Go through the listing and state how many lines hold the string "operators". Nothing else is needed.
::::
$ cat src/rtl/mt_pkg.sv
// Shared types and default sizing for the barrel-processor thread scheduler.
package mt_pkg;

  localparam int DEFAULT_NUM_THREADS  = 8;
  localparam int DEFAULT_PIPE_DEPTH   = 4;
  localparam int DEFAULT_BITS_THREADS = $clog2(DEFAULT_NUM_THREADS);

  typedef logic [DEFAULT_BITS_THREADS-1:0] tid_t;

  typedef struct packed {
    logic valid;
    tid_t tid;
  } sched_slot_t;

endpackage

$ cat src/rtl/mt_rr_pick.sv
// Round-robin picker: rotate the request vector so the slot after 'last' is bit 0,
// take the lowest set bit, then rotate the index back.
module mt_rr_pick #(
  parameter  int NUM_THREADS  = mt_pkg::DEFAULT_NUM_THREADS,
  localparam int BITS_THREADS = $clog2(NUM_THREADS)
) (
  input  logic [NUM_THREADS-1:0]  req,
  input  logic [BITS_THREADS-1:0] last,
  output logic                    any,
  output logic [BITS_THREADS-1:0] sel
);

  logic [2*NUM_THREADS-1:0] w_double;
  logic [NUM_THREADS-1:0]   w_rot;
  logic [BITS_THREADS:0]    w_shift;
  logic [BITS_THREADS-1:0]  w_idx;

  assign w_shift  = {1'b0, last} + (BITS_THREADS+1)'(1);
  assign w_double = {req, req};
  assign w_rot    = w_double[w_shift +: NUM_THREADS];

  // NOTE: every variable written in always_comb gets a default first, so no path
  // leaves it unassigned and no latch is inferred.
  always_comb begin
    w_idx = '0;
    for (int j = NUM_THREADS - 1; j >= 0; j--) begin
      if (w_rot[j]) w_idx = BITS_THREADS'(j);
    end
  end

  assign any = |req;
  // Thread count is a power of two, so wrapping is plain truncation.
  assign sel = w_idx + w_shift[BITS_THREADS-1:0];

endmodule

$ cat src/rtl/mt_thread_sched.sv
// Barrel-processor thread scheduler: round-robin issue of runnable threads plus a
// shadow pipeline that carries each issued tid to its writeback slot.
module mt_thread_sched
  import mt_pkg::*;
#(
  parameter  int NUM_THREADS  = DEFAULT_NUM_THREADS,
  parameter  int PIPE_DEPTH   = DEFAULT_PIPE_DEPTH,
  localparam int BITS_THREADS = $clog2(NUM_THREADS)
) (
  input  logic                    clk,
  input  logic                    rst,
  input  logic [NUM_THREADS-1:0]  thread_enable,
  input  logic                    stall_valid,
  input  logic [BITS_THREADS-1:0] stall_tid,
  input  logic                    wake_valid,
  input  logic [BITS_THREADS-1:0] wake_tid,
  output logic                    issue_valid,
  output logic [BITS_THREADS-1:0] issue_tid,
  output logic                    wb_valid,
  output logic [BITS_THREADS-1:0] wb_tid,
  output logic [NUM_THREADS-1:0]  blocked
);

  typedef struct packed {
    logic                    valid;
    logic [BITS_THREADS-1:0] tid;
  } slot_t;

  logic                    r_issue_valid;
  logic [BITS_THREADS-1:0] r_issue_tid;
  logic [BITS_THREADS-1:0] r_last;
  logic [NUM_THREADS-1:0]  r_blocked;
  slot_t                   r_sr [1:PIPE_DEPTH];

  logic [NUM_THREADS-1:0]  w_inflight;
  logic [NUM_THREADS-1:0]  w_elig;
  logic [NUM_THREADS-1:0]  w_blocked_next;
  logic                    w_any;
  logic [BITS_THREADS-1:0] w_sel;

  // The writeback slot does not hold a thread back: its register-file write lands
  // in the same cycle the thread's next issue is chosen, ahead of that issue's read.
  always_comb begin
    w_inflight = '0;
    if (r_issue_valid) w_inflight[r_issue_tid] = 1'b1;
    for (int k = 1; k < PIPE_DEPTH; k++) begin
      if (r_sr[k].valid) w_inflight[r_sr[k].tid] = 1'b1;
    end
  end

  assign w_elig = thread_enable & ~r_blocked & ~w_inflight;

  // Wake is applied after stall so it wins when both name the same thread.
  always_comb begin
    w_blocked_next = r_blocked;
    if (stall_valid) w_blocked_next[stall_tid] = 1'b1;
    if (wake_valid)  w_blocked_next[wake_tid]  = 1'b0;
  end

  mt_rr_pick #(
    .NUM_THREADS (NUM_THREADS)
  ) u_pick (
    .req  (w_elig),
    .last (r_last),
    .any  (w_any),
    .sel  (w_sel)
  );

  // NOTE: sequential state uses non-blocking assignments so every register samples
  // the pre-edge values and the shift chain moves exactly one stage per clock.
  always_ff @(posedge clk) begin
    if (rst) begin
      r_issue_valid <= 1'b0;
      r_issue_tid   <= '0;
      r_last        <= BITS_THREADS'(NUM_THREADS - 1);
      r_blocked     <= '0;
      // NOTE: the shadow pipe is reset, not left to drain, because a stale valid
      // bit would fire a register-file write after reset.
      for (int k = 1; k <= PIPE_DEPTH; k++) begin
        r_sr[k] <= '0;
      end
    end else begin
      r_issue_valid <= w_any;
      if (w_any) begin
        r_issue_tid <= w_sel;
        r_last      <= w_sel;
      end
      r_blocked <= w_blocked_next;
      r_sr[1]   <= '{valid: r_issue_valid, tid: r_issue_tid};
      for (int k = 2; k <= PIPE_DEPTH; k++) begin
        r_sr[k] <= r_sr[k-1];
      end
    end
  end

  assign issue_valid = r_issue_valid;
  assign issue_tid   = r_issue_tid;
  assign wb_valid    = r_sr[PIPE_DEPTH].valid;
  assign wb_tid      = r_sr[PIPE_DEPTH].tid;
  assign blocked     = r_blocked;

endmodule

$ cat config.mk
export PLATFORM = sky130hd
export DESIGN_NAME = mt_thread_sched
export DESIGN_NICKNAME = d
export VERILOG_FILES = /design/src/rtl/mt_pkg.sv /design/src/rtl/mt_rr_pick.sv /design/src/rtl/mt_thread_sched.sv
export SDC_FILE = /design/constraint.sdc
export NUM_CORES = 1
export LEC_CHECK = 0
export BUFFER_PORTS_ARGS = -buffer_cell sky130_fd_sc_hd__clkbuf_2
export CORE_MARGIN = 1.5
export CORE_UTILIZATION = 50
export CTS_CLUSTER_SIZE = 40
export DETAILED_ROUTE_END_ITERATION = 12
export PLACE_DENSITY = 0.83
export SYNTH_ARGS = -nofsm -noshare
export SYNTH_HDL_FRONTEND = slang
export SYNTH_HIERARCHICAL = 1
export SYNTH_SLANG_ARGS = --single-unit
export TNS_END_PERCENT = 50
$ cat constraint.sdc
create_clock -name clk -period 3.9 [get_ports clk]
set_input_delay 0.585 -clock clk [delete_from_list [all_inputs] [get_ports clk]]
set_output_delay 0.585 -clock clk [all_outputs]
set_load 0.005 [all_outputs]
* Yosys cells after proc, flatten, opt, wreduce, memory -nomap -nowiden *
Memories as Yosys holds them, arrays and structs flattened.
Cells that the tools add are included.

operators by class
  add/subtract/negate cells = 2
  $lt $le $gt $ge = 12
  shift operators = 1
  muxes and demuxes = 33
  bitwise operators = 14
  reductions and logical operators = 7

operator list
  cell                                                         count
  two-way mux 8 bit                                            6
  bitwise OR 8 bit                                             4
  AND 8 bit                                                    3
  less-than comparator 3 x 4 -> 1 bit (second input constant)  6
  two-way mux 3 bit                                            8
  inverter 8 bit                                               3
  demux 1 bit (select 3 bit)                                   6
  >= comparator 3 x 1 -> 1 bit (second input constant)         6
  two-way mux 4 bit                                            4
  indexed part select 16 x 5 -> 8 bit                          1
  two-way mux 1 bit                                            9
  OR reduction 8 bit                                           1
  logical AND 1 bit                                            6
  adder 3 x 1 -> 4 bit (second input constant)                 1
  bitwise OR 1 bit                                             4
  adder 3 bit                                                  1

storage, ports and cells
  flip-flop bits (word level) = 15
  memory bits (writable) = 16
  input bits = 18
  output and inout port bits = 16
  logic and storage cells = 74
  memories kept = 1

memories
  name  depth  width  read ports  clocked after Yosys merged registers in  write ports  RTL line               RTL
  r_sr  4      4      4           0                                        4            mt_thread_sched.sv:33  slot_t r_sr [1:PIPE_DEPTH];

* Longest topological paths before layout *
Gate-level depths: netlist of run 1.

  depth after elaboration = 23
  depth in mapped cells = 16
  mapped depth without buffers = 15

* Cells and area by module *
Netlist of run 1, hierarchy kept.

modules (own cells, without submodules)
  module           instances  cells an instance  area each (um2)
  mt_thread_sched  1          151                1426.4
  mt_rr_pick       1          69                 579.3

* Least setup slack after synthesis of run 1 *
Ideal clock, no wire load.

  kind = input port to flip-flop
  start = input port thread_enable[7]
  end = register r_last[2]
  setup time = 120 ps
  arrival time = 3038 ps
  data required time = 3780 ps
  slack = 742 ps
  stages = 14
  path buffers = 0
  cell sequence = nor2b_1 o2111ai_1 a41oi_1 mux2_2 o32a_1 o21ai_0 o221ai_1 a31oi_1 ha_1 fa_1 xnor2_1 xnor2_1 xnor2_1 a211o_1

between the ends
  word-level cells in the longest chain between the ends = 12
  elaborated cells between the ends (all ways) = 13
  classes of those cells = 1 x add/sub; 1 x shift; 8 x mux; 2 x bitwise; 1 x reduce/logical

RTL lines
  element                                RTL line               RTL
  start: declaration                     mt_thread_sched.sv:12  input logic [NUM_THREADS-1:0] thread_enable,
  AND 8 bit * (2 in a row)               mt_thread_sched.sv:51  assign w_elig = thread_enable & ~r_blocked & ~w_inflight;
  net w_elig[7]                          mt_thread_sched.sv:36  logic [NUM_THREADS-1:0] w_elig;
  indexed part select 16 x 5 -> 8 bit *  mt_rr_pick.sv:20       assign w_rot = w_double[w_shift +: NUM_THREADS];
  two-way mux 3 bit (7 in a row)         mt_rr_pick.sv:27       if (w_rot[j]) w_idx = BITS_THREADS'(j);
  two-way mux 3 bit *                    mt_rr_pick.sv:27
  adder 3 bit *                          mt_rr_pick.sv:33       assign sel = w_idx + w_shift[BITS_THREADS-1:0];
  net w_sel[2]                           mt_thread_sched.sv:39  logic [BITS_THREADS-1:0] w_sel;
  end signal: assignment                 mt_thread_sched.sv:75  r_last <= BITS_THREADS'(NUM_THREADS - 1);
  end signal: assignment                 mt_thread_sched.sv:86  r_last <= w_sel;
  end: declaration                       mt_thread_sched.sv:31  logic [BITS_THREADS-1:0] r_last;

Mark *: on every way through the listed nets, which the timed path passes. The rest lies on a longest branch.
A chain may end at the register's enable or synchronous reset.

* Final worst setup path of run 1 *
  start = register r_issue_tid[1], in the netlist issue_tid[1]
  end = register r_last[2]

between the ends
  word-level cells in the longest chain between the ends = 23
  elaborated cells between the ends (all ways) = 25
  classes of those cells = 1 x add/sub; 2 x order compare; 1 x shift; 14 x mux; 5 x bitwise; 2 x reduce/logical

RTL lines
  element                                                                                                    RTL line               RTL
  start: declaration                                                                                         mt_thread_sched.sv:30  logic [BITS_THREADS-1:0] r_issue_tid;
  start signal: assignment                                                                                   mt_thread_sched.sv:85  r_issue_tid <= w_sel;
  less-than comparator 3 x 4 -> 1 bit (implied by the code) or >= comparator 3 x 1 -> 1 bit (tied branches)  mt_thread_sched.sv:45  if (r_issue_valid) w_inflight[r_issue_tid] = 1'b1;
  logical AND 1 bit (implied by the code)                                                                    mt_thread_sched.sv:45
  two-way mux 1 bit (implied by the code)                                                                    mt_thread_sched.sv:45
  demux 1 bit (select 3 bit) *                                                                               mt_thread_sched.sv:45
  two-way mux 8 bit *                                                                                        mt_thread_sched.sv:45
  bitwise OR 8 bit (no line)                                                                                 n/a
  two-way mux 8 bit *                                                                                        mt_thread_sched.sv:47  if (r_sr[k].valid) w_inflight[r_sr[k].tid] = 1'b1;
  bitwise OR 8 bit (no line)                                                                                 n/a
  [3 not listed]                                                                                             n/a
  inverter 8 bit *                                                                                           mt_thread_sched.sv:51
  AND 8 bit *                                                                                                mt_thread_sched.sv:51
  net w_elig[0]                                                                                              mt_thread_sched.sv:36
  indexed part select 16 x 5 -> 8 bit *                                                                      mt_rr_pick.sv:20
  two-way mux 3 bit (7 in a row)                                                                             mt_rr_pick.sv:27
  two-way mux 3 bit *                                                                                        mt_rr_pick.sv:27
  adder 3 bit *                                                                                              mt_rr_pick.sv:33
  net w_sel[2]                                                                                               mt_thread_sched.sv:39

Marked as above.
::::
OUTPUT OF THE EXERCISE: 4